Hay anécdotas que retuercen lo previsto y tal como pasó con los sobres cambiados en los Oscar de 2017, cinco años después el inopinado hostión de Will Smith a Chris Rock ha eclipsado por completo todo lo sucedido en la noche de los Oscar. Trastocó el ambiente de la gala y de la impresión de los que la seguían en directo (un puñado de insomnes en nuestro país) y alteró las agendas de los matinales, que de relatar el palmarés se centraron en una escena que sigue asombrando en cada visionado. Es lo que tiene la viralidad: a fuerza de contemplar una misma escena necesitamos repetirla en bucle, ya sea por sobrecogimiento, fascinación o risa (como nos sucedió a todos los españoles el 6 de enero con el oso gaditano). No importa el directo, el diferido se vive en estos instantes virales como un presente continuo. Y queda para la historia.

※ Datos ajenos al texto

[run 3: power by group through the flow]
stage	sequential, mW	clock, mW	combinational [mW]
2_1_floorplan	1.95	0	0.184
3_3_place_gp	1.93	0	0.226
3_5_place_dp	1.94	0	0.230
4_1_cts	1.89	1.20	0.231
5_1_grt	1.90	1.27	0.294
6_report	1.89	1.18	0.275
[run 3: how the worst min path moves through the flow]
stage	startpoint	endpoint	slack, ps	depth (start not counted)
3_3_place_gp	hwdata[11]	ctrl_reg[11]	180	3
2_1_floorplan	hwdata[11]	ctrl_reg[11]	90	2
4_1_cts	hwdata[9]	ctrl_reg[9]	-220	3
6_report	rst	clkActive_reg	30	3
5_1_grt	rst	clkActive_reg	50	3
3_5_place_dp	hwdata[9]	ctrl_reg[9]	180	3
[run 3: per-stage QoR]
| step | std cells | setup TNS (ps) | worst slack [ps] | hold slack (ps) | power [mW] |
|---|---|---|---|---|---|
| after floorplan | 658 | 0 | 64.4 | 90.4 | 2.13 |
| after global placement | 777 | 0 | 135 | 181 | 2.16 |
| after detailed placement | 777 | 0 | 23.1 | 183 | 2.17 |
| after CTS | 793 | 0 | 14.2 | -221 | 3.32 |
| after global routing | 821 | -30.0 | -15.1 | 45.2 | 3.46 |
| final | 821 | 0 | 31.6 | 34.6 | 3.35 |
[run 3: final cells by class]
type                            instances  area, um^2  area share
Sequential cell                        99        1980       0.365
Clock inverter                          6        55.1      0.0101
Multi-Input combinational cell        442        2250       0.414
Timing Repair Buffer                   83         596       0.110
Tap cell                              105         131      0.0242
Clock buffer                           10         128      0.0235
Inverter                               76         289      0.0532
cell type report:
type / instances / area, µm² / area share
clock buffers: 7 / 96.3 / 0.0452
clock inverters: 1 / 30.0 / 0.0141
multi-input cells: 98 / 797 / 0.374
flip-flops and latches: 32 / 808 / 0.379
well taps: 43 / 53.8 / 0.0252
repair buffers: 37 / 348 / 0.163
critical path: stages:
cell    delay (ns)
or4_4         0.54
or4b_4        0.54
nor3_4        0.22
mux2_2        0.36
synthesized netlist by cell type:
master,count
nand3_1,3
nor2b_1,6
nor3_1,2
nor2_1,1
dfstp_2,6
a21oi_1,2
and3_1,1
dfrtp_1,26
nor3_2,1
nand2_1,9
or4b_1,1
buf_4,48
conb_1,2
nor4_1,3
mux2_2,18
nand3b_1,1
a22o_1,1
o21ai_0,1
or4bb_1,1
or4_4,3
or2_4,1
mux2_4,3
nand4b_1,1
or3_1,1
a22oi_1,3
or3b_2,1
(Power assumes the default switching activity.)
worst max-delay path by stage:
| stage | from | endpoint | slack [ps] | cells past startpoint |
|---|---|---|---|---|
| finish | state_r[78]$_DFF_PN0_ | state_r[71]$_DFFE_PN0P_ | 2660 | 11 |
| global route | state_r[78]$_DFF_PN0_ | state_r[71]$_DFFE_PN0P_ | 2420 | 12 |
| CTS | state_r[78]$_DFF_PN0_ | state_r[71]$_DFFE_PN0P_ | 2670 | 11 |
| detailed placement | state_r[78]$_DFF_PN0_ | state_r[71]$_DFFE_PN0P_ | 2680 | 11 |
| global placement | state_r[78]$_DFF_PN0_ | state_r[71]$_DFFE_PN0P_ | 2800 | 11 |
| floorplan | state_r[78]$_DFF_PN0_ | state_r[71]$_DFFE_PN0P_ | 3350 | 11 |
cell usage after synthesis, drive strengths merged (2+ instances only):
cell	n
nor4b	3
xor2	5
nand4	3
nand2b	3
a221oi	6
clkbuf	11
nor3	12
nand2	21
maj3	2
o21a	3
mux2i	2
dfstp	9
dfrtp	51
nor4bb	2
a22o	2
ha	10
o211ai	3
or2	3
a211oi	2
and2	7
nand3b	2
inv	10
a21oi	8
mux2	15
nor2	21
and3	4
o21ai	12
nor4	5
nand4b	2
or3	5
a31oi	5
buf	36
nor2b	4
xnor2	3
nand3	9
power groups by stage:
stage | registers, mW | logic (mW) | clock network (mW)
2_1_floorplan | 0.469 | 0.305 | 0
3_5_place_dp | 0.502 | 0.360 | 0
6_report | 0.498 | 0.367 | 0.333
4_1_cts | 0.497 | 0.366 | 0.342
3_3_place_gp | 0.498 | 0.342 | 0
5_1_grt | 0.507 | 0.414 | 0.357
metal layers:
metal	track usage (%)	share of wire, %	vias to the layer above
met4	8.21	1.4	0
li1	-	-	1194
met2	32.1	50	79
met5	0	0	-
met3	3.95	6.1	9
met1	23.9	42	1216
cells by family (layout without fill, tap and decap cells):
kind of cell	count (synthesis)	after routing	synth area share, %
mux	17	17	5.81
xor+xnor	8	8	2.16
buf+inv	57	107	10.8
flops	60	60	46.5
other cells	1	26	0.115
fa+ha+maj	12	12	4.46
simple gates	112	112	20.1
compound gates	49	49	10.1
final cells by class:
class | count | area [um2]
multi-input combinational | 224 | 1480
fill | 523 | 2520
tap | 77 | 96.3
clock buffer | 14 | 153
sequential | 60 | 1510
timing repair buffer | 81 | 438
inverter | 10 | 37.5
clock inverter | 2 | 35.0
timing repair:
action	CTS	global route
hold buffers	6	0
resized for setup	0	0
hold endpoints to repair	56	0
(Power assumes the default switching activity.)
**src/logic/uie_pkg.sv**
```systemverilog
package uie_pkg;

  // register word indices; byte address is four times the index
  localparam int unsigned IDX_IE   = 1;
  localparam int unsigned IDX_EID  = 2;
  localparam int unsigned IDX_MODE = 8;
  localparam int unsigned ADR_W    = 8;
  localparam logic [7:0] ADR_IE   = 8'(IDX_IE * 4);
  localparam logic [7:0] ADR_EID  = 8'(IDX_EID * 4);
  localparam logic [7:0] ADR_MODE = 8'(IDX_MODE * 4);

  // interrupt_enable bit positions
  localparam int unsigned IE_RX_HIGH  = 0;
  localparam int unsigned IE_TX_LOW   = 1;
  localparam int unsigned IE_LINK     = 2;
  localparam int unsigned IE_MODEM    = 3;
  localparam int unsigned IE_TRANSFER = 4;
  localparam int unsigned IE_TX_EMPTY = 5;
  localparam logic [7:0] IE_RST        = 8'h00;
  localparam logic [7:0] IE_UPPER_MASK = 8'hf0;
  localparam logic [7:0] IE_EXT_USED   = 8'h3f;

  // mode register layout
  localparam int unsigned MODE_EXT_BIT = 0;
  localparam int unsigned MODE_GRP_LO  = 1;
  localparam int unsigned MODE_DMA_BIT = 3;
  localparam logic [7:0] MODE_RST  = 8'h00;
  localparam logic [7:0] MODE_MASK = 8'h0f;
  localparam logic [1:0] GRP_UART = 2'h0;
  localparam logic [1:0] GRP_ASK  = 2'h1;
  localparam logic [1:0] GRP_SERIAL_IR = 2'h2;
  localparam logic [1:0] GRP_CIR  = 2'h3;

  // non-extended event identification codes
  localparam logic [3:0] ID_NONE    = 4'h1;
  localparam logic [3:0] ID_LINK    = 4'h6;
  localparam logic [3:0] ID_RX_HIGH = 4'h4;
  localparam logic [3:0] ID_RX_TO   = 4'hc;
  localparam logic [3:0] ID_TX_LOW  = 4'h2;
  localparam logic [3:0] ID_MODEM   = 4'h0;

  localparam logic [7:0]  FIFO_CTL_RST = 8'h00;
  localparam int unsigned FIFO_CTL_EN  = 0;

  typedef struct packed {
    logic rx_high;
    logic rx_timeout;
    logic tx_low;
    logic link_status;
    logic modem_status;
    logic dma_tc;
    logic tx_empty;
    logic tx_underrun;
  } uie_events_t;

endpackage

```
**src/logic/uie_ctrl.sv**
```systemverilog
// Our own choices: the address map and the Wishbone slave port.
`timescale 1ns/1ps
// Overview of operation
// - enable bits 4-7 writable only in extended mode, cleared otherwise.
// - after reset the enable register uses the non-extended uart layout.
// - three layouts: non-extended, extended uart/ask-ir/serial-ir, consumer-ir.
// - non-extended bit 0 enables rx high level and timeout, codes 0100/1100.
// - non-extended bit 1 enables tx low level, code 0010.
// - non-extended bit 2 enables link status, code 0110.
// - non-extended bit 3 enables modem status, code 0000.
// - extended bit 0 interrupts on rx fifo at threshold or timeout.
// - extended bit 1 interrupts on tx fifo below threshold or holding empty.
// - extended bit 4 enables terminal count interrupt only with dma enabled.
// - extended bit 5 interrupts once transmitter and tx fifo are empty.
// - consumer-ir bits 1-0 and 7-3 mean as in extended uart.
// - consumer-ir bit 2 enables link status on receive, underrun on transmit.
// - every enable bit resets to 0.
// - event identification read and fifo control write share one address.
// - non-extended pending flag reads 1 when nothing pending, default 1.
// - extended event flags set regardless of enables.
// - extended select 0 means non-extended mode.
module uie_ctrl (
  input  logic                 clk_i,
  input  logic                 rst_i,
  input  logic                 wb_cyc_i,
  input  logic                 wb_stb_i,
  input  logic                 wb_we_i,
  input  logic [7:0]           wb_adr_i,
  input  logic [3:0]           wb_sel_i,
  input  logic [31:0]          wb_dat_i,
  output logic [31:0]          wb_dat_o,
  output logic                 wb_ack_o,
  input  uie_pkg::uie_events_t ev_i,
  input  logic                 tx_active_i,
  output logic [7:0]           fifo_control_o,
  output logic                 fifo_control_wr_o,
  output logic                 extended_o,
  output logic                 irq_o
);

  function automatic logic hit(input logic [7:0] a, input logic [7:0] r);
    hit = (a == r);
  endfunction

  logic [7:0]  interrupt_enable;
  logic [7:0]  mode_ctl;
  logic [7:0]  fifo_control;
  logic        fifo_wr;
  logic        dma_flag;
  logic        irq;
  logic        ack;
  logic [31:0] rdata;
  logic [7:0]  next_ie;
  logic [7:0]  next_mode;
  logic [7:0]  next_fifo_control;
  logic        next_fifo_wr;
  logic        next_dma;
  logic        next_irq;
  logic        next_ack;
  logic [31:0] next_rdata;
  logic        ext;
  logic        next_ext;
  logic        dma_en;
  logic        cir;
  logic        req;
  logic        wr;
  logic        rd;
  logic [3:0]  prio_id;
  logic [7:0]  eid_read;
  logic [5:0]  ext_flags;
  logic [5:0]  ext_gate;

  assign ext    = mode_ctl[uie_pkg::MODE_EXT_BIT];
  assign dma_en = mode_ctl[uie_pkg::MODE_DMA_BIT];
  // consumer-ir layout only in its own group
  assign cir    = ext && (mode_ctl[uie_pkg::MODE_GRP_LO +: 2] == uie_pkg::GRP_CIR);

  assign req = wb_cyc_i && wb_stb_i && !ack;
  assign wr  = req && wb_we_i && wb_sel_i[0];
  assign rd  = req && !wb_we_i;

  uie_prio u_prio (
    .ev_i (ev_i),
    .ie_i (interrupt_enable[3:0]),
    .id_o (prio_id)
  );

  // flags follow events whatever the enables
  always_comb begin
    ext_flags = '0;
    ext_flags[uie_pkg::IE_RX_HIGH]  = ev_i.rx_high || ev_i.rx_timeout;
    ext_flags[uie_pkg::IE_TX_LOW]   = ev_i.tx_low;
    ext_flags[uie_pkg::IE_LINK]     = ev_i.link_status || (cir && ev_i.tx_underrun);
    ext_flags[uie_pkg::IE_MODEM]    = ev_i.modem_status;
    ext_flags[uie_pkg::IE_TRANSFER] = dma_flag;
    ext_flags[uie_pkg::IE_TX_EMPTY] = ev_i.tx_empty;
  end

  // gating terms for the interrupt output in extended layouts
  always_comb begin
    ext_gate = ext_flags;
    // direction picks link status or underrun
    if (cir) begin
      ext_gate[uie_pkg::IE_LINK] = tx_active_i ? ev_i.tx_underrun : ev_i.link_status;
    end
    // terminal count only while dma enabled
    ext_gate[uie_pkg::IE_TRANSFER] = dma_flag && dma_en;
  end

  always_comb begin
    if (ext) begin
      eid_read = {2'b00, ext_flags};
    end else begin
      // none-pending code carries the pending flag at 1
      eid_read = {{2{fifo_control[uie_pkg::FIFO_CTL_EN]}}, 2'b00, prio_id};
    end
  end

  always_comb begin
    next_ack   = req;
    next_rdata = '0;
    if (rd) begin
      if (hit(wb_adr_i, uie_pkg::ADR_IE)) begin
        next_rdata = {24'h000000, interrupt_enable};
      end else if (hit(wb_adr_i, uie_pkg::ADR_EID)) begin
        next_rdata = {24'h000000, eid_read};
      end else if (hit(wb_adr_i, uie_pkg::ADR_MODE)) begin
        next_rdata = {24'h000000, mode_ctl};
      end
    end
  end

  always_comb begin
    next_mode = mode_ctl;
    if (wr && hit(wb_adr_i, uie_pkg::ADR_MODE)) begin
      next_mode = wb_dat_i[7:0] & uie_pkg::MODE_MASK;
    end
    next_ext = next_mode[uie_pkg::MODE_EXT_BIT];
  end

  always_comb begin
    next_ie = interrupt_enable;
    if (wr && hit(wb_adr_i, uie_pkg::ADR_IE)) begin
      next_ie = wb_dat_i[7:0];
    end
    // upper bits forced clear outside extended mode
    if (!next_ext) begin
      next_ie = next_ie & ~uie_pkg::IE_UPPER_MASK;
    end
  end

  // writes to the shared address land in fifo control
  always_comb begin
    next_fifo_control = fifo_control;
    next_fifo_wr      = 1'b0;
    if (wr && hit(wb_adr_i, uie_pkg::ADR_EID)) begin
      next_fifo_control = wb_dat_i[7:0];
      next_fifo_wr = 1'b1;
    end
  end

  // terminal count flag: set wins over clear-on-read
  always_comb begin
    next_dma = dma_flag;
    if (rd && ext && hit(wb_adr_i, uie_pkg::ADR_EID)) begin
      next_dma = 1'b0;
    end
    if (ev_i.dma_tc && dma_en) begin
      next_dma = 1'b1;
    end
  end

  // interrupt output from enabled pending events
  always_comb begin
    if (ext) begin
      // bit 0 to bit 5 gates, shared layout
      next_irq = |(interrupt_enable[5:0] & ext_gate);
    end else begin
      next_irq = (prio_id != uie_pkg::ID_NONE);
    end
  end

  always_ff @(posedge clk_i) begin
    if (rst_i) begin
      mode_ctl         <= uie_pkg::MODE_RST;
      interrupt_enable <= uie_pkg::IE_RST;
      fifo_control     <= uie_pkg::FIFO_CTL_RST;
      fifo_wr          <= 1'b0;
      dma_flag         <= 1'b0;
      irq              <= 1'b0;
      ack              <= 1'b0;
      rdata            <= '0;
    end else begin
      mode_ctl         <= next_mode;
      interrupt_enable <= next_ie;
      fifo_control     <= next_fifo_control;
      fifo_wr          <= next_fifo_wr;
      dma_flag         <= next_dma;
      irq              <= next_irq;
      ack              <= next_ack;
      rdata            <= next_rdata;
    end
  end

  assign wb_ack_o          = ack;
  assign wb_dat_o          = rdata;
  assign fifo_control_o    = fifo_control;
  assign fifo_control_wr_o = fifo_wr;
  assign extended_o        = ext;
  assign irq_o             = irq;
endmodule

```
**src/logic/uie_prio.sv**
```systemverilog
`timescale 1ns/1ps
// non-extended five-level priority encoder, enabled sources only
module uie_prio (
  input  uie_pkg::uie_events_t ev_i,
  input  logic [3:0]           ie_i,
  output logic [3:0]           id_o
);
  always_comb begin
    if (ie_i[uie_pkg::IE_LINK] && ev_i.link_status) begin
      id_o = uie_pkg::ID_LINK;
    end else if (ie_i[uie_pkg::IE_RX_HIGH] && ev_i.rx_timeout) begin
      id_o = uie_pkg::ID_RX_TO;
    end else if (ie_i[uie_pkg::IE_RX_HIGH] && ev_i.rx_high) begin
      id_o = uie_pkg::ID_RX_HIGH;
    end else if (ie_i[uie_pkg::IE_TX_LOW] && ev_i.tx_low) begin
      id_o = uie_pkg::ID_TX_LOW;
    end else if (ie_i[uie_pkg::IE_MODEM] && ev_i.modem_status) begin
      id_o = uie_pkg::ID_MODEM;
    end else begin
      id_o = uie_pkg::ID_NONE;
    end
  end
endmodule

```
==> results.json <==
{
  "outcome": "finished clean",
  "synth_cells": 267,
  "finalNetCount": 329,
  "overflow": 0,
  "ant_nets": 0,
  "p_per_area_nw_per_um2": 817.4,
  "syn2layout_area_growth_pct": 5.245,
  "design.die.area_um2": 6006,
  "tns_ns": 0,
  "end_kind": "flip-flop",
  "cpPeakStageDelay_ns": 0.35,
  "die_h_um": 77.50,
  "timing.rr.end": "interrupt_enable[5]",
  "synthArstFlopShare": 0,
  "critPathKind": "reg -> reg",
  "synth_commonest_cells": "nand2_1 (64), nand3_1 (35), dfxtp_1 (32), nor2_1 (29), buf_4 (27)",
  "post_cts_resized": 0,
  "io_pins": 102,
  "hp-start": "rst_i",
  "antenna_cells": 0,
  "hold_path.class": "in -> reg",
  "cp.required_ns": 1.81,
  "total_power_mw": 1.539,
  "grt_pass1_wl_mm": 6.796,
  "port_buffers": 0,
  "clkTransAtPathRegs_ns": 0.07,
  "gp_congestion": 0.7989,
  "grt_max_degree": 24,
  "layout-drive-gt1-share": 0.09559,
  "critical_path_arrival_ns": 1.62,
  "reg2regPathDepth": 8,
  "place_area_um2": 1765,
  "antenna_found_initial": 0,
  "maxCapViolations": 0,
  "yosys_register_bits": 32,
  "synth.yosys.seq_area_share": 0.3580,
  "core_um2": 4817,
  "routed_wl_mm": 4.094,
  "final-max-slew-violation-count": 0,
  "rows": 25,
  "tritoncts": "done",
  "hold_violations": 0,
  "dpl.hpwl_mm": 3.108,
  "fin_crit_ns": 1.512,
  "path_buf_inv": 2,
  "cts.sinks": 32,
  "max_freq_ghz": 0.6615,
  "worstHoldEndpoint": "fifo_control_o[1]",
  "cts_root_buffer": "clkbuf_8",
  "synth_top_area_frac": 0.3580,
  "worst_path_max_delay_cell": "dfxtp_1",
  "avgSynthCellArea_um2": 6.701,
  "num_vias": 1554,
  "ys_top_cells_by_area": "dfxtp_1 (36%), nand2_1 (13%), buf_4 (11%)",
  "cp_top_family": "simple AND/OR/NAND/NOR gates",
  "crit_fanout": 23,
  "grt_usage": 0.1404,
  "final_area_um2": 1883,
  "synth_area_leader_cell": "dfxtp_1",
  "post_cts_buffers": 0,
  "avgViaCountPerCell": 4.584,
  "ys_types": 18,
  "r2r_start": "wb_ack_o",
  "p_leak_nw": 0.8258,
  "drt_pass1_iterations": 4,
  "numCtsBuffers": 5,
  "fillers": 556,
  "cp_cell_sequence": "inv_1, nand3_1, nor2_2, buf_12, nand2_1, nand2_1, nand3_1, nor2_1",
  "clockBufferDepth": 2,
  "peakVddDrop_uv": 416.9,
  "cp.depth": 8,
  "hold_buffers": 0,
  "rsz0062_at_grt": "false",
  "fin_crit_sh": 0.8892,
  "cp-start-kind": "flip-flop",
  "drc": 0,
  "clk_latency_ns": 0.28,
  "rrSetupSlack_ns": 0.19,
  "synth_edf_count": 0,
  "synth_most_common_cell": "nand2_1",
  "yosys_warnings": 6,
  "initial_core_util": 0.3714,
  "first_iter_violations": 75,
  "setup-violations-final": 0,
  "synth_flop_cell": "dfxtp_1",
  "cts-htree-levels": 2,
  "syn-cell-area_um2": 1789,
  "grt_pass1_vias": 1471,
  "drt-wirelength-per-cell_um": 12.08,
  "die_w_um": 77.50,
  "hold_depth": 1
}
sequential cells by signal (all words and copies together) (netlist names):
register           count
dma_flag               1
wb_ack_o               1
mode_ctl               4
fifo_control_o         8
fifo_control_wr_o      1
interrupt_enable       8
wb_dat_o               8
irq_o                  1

Unos instantes tan reales e imprevisibles dan pie a interpretaciones pasadas y del momento, memes de todo tipo de calibre y deleite diseccionando los gestos previos, que no hacían delatar la agresividad de un segundo de asombro, y las reacciones del auditorio (que para eso sirve la Ultra HD). Hay quienes se entretuvieron en la moviola de siempre para ver el grado de impacto de la guantá.

También están las suposiciones, qué hubiera sucedido si hubiera sido un actor blanco el agresor o el agredido, y una riada de comentarios y opiniones que deberían desembocar en un solo punto: la violencia física sólo agrava y daña más cualquier situación. Will Smith con su mano abierta se ha hecho más daño a sí mismo que todo el correctivo que quisiera dar en el momento.

El agresor no tiene ninguna justificación por muy grueso que se le antojara el comentario del anfitrión, en la típica interacción ácida del presentador ante su selecta concurrencia. Nada del otro mundo. Una agresión y una actitud que incomoda a todos pero con la que sale perjudicado sobre todo su autor. Tras la parálisis ante lo vivido, la historia de este actor ha cambiado para siempre.